But there was another reason. Up at the top of the printout, in fairly large, dark letters, there was this word: “Tennessee.”

Hard to miss.

Unless, of course, you’re not looking, having, after all, ordered the computer to print out page 106, which is Vermont.

The next morning, walking into the little home office, my eye went right to the printout still sitting on the little stand on which I perch documents from which I’m working. The eye saw the word and transmitted it to the brain, or what remains thereof.

Whereupon I said….(well, you figure it out).

A few minutes later came an email from a careful reader who noted that the numbers were wrong. I fixed them.

That’s my story and I’m sticking with it, and let this be a lesson to you.

Never believe a computer.

Oh, and when you’re copying numbers from a document? Read it. Especially up at the top.

Progressive (Relatively Speaking)

Friday, December 4th, 2009

Waddaya know! Sometimes there’s at least a little truth to the myth.

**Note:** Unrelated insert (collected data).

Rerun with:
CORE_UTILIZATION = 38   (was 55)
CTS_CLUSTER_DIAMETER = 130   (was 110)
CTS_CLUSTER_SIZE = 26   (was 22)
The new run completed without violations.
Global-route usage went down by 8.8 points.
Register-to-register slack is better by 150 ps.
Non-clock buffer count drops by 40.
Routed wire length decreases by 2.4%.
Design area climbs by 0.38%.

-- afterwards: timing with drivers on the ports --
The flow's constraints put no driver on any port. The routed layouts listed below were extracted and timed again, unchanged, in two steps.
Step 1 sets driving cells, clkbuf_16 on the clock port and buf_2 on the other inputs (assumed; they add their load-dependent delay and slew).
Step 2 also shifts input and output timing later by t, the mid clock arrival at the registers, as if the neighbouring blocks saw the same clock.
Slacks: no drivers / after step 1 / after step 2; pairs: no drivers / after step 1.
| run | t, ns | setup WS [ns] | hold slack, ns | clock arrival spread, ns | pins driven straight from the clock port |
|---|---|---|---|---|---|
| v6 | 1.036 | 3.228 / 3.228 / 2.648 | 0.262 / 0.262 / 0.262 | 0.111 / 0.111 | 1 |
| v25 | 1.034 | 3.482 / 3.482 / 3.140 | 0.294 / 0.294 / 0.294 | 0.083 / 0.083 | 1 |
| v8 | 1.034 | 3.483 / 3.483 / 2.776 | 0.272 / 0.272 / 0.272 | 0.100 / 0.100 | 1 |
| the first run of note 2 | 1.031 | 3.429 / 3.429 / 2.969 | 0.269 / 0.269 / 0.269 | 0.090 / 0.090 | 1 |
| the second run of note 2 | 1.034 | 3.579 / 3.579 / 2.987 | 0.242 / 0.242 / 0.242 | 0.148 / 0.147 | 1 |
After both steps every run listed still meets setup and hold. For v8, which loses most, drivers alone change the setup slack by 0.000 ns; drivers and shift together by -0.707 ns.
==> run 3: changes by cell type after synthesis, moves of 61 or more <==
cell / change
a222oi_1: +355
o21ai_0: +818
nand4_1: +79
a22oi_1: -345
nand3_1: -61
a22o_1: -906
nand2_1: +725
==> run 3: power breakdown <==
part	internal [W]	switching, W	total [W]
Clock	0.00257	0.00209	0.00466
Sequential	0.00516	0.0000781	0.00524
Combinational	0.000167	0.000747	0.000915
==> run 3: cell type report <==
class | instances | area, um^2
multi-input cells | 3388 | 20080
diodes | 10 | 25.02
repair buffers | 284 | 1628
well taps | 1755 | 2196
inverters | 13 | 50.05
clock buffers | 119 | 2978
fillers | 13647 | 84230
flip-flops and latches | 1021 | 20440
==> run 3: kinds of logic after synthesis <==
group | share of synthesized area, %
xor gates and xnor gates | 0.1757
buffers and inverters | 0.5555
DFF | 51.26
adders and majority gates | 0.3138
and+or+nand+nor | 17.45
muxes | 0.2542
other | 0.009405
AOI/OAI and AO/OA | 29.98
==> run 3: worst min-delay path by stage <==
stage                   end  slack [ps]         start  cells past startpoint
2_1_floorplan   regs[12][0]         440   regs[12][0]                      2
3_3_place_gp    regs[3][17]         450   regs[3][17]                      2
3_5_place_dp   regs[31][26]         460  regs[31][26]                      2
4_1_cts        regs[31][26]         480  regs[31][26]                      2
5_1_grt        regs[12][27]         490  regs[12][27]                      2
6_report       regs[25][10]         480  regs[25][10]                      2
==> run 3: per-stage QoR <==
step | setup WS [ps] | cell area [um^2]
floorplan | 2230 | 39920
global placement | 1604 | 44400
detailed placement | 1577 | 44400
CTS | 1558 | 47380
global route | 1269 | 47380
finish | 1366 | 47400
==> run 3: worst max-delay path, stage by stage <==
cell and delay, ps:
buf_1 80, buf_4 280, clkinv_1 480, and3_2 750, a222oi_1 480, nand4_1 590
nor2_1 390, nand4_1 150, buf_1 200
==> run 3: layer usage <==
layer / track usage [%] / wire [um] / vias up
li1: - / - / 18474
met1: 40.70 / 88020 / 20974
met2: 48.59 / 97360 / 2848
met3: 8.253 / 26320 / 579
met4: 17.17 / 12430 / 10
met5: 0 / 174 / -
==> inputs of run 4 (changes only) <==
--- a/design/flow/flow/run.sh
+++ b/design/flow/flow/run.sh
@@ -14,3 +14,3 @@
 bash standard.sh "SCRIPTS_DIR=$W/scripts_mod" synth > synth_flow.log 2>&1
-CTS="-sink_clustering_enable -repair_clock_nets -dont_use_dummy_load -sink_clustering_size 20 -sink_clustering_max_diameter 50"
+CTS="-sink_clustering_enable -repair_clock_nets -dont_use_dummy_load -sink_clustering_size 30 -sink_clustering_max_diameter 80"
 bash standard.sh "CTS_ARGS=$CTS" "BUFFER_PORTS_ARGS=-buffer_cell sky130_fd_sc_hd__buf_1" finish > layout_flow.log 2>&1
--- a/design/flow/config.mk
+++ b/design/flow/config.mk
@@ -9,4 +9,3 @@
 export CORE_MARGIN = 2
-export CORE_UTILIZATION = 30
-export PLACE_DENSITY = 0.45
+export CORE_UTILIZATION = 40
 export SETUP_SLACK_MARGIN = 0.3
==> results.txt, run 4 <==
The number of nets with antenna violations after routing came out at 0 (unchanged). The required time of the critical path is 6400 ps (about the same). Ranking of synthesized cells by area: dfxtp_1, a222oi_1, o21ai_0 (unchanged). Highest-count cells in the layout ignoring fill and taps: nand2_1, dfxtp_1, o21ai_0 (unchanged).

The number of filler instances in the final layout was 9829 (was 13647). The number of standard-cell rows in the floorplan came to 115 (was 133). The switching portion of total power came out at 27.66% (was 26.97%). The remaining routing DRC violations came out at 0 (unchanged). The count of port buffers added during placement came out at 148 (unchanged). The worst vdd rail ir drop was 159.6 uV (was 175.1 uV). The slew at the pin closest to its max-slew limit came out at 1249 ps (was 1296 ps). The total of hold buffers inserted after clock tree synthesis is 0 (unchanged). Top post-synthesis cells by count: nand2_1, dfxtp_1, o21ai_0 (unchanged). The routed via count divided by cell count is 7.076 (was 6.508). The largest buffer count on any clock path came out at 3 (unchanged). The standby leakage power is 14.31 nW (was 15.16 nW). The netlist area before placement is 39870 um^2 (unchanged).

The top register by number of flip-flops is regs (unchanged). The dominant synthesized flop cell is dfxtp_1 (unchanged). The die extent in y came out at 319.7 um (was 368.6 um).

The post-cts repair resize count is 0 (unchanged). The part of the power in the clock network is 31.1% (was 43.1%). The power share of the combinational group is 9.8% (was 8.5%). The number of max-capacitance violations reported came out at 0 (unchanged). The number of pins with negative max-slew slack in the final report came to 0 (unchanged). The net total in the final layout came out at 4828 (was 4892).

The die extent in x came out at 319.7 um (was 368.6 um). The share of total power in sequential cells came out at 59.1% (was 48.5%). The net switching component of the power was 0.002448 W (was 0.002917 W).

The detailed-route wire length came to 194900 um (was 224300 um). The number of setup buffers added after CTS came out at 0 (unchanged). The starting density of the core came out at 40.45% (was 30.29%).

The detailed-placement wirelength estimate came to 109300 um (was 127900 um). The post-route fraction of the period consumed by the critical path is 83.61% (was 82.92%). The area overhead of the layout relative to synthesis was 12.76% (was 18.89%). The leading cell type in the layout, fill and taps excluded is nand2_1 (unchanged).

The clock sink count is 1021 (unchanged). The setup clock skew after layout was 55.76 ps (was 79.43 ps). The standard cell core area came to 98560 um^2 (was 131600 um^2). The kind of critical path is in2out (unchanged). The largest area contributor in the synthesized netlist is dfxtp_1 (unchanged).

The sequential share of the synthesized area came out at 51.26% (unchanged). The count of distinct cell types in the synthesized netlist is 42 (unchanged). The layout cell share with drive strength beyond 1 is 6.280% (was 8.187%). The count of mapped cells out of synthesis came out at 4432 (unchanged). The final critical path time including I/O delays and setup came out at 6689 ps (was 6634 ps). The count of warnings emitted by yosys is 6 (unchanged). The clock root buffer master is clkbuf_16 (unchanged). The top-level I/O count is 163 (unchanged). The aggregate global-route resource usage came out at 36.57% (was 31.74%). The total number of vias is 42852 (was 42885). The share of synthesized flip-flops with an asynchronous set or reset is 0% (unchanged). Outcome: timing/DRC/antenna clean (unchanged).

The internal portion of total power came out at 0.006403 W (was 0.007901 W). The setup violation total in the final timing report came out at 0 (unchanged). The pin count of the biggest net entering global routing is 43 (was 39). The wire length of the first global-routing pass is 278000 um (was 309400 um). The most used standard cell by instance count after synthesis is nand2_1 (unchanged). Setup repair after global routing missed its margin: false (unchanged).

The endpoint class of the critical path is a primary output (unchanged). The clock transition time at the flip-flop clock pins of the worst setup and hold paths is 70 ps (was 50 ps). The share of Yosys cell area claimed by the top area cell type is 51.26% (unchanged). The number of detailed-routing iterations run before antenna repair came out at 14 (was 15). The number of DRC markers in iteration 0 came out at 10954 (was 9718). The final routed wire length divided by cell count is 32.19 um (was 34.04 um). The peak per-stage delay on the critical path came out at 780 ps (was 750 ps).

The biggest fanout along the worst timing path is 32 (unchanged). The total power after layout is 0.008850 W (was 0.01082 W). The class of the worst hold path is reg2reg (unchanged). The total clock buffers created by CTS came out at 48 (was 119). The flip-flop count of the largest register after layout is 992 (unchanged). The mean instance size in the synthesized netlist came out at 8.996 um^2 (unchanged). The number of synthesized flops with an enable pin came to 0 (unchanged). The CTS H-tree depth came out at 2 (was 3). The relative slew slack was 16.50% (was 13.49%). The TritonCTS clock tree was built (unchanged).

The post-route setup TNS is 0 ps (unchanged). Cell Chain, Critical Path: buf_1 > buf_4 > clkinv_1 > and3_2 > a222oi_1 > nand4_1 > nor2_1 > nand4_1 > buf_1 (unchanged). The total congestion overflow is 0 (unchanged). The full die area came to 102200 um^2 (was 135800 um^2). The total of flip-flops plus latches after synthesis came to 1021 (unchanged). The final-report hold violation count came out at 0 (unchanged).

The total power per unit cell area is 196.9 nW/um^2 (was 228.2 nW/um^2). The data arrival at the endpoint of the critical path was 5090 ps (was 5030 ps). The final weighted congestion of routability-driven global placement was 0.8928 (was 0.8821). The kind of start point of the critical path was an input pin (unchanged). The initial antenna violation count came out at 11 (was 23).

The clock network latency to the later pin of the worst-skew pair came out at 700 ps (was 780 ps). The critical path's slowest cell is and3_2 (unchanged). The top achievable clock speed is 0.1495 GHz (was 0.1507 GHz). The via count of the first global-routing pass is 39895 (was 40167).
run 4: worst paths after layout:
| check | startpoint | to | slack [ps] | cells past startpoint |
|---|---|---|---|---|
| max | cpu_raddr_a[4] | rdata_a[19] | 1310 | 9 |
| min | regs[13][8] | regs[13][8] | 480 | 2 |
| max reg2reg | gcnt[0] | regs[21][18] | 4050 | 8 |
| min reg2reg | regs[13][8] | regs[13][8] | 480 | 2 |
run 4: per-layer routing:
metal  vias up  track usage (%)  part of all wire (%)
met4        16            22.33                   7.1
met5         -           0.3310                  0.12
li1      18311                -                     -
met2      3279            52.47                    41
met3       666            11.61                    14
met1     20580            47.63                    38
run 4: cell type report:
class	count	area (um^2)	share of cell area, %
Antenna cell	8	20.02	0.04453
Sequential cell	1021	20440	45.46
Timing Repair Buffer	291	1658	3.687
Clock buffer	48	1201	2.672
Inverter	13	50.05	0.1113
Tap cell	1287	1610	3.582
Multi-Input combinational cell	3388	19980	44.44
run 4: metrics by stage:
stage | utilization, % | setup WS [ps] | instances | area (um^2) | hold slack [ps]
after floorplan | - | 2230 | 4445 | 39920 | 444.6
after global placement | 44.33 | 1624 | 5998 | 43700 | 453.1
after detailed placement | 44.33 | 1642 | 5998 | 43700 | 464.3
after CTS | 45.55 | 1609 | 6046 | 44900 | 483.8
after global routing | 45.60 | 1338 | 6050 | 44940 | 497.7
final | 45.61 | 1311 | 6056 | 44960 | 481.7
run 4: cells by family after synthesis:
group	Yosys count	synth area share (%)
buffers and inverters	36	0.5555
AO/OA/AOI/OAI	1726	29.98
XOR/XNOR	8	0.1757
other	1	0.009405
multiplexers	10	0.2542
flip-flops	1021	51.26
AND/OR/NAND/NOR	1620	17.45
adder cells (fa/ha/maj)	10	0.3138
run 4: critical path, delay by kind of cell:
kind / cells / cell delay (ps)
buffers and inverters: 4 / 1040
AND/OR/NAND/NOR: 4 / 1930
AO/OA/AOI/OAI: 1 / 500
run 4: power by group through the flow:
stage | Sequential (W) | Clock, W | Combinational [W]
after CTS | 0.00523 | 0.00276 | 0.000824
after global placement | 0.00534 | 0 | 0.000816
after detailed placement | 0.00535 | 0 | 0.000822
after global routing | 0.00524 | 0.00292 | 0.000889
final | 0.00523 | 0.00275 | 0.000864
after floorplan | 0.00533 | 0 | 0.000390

Turns out all those folks who proclaimed, explained, or complained that Vermont had a progressive tax structure were right all along.

Sort of.

For those who don’t keep up with the jargon, a progressive tax system is not one that keeps making progress. It’s one in which the more a taxpayer earns, the more he or she pays.

Not just in dollars, but as a percentage of his or her income.

So here’s how we know that Vermont’s taxes are, by that definition, progressive:

In 2007, (sort of, explanation below) the richest Vermonters, households earning $412,000 a year or more (and averaging $1,250,000 per annum), paid 8.4 percent of their income in state and local taxes, according to a new study by the Institute on Taxation and Economic Policy.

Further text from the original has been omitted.